▶ **WORK ITEM**:
In the records, find every line with the word "normal" and copy it out.

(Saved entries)
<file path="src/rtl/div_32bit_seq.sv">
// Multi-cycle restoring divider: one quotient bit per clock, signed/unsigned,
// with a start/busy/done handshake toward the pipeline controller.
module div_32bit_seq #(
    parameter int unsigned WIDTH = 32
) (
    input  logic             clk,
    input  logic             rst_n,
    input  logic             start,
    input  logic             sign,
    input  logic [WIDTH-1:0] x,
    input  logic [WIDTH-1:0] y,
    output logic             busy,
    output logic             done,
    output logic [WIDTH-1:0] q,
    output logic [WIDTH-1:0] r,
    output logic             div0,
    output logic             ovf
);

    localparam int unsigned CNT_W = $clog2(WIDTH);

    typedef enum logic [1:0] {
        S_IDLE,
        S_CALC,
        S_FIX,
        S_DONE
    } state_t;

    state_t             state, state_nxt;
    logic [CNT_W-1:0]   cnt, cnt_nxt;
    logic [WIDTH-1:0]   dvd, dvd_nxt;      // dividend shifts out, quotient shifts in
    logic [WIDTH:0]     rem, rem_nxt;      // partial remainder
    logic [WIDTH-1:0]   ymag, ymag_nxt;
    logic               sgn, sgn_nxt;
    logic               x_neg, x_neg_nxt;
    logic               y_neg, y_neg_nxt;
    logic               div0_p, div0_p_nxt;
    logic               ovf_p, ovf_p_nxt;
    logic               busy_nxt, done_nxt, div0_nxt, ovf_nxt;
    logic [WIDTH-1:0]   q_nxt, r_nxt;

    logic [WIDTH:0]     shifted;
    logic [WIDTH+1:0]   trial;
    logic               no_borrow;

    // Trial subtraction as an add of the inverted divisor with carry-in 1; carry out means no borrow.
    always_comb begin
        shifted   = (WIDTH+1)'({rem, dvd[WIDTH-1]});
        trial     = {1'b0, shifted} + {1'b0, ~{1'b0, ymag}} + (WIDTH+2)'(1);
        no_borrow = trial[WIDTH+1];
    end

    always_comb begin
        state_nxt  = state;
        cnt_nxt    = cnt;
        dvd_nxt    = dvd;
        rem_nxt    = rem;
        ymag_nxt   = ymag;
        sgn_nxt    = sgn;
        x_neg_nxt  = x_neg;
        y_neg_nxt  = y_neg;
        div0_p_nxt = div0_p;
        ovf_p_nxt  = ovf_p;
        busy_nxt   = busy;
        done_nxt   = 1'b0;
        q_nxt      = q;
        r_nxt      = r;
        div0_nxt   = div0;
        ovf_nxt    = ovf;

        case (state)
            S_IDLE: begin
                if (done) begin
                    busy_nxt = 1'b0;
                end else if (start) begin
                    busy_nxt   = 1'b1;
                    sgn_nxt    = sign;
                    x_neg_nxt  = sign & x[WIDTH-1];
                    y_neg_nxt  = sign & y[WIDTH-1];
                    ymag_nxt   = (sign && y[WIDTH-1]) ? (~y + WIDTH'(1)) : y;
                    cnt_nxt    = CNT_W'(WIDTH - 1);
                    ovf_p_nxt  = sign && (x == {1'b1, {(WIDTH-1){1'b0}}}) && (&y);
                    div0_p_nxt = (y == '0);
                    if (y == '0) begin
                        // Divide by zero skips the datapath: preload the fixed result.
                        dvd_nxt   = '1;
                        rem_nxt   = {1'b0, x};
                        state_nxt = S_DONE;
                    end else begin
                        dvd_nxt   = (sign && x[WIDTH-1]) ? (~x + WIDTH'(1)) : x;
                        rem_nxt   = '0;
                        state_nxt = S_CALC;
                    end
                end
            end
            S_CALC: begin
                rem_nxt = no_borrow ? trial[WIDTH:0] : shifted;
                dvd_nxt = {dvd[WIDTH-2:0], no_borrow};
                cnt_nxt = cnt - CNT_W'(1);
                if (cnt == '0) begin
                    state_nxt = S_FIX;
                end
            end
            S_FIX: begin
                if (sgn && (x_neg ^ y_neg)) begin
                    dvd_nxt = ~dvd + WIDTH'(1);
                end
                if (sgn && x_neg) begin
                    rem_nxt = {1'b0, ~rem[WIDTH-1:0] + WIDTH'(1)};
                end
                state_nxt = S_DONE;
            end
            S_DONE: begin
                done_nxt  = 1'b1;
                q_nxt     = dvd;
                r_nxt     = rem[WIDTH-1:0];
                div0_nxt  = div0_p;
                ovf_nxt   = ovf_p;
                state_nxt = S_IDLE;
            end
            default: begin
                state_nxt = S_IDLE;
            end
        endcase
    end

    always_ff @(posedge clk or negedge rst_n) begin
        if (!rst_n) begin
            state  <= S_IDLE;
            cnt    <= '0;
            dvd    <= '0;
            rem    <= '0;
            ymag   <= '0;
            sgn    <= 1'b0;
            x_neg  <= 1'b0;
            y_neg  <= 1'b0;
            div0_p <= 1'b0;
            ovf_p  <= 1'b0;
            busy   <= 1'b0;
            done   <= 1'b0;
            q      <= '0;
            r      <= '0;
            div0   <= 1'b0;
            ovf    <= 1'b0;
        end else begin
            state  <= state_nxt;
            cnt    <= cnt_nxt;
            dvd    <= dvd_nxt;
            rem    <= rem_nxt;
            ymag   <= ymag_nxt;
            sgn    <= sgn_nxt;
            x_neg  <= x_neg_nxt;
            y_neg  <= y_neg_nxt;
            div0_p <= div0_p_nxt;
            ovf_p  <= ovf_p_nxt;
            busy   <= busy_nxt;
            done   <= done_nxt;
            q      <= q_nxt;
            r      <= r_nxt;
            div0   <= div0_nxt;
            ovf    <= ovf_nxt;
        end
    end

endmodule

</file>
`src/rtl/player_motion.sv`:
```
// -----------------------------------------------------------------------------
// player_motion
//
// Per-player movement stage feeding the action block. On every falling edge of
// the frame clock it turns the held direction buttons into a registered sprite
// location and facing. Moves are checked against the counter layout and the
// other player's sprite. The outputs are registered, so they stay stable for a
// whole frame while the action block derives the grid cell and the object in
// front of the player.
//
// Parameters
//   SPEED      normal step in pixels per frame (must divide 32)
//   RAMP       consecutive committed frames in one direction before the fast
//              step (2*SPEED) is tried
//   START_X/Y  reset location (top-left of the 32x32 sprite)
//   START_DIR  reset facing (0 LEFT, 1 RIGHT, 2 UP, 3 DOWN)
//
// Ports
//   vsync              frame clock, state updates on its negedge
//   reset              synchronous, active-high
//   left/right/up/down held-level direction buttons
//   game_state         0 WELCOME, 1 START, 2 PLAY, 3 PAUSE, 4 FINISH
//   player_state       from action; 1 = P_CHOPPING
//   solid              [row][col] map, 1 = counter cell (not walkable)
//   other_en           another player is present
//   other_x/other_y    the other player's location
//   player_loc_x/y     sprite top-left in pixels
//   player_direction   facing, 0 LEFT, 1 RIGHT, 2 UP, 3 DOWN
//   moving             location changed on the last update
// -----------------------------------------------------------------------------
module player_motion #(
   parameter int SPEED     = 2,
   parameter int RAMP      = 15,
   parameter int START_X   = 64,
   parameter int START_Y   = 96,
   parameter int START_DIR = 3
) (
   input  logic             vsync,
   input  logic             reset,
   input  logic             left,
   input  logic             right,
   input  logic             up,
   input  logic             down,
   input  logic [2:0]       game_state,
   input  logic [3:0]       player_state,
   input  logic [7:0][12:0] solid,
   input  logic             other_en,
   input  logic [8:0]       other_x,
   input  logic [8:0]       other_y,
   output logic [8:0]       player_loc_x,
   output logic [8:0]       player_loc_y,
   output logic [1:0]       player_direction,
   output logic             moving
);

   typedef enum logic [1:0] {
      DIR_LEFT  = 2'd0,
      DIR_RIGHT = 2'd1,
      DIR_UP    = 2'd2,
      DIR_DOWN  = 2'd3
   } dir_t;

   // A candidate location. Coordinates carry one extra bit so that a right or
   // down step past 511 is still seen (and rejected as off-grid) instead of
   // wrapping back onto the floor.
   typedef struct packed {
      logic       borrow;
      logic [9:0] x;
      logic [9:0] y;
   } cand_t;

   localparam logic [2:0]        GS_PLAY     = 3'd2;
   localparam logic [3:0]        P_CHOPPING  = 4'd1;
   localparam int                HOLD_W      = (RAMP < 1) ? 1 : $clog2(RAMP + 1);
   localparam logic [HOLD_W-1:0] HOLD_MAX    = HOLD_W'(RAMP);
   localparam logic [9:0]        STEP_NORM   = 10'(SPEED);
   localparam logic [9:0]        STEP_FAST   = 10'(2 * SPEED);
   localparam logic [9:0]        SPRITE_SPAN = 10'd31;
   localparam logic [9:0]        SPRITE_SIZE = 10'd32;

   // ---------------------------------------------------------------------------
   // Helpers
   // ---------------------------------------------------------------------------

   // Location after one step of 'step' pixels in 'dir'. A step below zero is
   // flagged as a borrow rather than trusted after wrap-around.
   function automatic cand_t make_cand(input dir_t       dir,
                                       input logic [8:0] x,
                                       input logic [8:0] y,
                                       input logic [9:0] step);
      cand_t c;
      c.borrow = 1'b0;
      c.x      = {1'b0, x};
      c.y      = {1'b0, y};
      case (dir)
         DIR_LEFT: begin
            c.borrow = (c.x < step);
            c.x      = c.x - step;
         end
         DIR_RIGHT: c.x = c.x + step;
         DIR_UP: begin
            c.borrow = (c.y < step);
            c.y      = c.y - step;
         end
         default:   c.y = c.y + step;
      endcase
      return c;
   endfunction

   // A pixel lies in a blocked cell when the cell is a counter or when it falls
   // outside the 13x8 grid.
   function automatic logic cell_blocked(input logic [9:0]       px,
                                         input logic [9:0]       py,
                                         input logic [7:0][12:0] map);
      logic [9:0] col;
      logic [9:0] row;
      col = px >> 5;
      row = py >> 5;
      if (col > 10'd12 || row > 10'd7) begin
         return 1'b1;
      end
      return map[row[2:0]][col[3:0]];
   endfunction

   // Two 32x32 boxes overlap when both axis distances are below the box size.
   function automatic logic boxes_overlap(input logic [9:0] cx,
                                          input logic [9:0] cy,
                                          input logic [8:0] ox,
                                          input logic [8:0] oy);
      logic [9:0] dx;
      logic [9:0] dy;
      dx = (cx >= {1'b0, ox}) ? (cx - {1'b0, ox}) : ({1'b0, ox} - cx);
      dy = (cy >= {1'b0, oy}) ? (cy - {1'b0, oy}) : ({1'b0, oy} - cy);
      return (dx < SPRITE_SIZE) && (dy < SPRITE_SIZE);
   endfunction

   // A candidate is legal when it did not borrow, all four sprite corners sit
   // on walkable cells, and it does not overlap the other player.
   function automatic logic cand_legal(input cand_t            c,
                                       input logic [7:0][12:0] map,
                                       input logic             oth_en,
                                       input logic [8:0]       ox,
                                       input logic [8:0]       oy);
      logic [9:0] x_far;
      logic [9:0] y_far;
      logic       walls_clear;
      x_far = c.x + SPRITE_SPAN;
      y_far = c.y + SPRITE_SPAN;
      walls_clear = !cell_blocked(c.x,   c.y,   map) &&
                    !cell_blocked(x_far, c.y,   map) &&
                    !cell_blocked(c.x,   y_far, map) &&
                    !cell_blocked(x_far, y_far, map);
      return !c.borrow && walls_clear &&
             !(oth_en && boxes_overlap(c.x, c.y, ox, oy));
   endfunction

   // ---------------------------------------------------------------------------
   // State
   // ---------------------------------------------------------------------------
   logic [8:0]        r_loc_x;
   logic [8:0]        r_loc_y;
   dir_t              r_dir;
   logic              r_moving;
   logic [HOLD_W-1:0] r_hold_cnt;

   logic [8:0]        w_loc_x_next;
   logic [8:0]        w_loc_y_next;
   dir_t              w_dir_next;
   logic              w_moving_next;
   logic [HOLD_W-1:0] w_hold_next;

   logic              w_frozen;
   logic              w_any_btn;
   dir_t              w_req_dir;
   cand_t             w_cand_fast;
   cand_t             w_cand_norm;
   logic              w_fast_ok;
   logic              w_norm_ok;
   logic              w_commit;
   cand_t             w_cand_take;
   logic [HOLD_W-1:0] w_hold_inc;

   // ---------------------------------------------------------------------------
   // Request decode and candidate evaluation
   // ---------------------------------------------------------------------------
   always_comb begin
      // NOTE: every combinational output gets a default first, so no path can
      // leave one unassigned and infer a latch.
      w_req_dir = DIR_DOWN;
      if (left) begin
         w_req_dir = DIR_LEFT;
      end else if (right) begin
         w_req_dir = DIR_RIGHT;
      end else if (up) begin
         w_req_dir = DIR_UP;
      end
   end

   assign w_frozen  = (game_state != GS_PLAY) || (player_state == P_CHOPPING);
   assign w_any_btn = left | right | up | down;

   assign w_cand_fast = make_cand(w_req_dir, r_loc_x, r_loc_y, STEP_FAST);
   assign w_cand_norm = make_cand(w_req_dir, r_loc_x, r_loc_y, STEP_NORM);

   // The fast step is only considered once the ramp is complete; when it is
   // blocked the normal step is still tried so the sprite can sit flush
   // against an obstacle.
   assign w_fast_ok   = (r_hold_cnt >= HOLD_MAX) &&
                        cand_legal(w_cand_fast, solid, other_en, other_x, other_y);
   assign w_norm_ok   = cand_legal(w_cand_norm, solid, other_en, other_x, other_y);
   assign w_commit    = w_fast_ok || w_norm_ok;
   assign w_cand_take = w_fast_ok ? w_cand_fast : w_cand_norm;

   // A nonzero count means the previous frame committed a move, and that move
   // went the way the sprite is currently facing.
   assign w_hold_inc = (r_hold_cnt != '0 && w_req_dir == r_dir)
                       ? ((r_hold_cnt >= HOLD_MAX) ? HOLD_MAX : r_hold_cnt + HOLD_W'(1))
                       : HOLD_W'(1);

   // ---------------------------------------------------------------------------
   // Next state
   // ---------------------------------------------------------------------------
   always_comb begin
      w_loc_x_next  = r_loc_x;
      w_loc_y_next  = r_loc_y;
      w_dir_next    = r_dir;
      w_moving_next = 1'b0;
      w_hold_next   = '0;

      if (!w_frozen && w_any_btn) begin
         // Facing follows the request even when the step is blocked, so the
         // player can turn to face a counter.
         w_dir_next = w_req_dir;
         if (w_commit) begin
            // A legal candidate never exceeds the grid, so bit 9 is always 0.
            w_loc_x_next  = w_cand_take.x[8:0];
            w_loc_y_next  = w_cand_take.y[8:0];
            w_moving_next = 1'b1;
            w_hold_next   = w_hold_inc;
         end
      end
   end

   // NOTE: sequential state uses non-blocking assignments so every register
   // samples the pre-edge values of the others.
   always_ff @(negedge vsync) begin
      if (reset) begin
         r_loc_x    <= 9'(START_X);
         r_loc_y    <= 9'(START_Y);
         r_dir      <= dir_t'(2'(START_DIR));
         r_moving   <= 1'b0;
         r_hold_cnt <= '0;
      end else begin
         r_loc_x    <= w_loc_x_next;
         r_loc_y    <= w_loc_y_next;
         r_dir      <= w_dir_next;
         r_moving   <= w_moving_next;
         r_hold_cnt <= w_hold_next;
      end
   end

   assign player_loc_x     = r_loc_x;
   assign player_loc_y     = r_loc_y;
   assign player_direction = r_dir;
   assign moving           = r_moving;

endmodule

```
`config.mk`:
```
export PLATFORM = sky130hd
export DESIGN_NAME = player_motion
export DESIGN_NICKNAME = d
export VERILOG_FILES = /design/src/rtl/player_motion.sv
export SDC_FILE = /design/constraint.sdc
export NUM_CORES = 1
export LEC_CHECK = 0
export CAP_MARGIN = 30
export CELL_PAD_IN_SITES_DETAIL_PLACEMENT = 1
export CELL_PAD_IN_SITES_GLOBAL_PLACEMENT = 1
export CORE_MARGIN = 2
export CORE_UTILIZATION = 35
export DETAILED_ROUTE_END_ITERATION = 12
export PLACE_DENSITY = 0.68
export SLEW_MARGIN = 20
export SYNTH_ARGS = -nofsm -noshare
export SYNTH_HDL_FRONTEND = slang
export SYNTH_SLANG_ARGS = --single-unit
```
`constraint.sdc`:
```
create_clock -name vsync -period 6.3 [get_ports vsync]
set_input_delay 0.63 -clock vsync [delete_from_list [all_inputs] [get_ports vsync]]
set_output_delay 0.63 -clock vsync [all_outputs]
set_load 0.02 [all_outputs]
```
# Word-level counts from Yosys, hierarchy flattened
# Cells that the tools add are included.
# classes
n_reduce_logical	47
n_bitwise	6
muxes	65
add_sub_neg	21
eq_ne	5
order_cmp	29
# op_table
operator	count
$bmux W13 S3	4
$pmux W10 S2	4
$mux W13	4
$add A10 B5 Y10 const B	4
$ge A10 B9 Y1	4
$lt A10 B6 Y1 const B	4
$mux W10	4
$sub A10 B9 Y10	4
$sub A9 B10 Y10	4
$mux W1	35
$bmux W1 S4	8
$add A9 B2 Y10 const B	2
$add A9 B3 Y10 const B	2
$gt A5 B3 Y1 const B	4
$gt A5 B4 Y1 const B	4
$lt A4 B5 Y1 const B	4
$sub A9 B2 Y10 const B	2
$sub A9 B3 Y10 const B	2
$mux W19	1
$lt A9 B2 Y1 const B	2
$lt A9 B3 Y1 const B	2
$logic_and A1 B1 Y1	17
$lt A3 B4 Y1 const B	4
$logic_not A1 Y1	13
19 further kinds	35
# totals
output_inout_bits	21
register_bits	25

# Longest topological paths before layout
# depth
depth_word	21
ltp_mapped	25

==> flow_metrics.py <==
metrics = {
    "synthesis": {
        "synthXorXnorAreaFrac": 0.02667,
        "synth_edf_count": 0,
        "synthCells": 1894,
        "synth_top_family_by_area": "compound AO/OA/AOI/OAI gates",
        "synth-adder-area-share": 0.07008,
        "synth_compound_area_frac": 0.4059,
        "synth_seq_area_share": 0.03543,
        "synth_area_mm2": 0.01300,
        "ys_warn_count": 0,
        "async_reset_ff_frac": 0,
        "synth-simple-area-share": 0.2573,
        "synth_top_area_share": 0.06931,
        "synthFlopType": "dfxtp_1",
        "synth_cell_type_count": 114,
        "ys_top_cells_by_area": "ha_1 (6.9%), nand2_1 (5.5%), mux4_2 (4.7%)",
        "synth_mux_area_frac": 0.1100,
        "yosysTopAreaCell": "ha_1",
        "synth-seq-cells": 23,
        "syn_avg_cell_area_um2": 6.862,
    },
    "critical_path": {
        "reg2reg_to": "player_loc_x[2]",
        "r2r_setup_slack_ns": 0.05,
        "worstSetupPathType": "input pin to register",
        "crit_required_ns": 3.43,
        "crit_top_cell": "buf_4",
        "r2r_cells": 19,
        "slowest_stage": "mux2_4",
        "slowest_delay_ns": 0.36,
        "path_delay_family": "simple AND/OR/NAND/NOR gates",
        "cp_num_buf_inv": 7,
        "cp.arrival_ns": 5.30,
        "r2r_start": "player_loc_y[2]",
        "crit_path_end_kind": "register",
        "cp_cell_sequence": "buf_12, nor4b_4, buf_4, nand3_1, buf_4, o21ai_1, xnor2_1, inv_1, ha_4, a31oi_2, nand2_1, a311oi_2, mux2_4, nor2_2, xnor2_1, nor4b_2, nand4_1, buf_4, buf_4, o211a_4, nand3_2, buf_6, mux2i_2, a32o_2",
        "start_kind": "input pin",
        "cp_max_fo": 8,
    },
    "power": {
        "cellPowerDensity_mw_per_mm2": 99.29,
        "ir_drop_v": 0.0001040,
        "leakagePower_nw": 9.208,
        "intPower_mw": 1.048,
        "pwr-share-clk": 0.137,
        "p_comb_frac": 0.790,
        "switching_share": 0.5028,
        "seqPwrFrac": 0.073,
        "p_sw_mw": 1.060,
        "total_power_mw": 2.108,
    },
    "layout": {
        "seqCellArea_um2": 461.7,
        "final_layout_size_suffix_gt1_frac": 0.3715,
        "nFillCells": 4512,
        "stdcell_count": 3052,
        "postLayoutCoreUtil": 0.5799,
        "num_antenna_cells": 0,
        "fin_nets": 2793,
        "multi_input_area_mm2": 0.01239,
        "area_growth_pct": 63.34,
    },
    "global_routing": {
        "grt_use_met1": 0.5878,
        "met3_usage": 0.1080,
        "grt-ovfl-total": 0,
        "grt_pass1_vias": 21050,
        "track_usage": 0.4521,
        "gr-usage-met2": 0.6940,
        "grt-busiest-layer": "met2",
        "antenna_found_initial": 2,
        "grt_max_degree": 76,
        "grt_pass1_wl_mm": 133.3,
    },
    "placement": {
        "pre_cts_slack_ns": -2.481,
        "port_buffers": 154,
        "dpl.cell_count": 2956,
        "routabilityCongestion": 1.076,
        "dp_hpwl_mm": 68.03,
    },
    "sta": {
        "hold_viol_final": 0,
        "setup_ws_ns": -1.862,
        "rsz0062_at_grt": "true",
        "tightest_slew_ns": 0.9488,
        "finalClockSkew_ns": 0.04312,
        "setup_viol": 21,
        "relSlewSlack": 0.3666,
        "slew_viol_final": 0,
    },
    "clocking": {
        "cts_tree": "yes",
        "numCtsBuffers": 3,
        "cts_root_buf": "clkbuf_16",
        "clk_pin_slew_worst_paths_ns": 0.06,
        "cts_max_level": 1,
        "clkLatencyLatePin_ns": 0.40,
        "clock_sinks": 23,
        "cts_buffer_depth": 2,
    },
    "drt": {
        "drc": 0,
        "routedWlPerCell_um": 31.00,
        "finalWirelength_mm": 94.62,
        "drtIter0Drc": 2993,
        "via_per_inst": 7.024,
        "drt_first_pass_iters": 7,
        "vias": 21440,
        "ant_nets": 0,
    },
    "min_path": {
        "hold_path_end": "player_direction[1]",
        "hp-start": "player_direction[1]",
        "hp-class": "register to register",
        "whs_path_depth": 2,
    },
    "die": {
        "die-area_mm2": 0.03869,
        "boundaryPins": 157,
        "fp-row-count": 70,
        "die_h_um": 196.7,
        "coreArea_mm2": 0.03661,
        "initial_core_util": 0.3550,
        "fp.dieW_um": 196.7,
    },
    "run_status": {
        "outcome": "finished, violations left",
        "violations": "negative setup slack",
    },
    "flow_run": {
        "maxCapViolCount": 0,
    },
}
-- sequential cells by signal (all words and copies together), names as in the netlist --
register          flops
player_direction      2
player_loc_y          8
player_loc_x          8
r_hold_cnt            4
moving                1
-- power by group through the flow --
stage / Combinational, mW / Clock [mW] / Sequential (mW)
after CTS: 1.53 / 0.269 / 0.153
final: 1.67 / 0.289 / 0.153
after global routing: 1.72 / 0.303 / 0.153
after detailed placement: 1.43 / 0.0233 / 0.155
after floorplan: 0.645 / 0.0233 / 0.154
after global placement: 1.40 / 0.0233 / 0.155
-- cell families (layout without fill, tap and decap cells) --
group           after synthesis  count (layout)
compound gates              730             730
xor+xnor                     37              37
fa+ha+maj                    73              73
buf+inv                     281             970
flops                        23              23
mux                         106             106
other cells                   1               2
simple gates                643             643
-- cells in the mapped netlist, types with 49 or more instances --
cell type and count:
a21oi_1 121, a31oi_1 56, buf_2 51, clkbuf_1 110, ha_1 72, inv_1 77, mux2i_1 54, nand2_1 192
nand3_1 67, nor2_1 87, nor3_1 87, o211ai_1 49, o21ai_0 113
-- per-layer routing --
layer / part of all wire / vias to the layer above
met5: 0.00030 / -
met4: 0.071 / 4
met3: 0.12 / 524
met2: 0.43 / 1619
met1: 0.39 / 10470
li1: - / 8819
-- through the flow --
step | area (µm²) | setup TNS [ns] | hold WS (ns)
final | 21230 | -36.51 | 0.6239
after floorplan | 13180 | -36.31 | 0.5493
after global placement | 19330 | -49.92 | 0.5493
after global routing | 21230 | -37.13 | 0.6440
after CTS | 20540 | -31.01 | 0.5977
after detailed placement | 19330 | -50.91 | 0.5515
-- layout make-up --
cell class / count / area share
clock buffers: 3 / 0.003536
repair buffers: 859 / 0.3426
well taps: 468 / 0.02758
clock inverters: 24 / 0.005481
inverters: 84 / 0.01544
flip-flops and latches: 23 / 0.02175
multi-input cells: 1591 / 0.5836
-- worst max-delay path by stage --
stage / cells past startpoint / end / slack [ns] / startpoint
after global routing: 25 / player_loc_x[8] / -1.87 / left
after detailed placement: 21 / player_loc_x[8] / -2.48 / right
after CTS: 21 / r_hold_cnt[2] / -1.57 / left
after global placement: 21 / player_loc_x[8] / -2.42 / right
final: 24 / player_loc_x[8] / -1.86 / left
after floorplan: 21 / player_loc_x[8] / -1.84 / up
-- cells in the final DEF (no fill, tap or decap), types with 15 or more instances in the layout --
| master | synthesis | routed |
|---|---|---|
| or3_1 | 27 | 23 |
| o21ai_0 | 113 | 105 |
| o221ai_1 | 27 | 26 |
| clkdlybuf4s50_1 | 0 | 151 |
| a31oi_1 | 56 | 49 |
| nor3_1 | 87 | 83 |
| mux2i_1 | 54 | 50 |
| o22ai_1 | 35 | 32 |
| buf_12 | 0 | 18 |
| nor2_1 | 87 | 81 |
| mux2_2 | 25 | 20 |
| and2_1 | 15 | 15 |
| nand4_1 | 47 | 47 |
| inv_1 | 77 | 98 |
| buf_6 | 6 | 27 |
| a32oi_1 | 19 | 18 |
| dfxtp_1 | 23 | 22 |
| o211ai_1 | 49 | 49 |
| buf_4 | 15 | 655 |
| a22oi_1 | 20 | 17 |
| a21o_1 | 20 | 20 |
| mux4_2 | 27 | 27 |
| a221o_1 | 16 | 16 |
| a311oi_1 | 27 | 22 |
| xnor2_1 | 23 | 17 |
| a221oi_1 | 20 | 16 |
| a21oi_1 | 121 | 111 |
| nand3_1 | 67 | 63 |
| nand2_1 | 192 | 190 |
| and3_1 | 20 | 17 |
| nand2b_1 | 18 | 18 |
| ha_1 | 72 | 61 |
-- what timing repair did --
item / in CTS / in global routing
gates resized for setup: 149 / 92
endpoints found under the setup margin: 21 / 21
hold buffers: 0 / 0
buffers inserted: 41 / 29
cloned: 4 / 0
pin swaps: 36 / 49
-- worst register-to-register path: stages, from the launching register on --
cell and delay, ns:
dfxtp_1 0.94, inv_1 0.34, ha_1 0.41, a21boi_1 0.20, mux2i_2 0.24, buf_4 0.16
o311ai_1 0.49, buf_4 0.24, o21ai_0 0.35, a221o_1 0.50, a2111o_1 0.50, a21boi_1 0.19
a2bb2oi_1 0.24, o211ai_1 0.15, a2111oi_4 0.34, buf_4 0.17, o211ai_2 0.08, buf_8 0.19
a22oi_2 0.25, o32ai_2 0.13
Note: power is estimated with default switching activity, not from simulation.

▶ **TASK RESULT**:
//   SPEED      normal step in pixels per frame (must divide 32)
   // blocked the normal step is still tried so the sprite can sit flush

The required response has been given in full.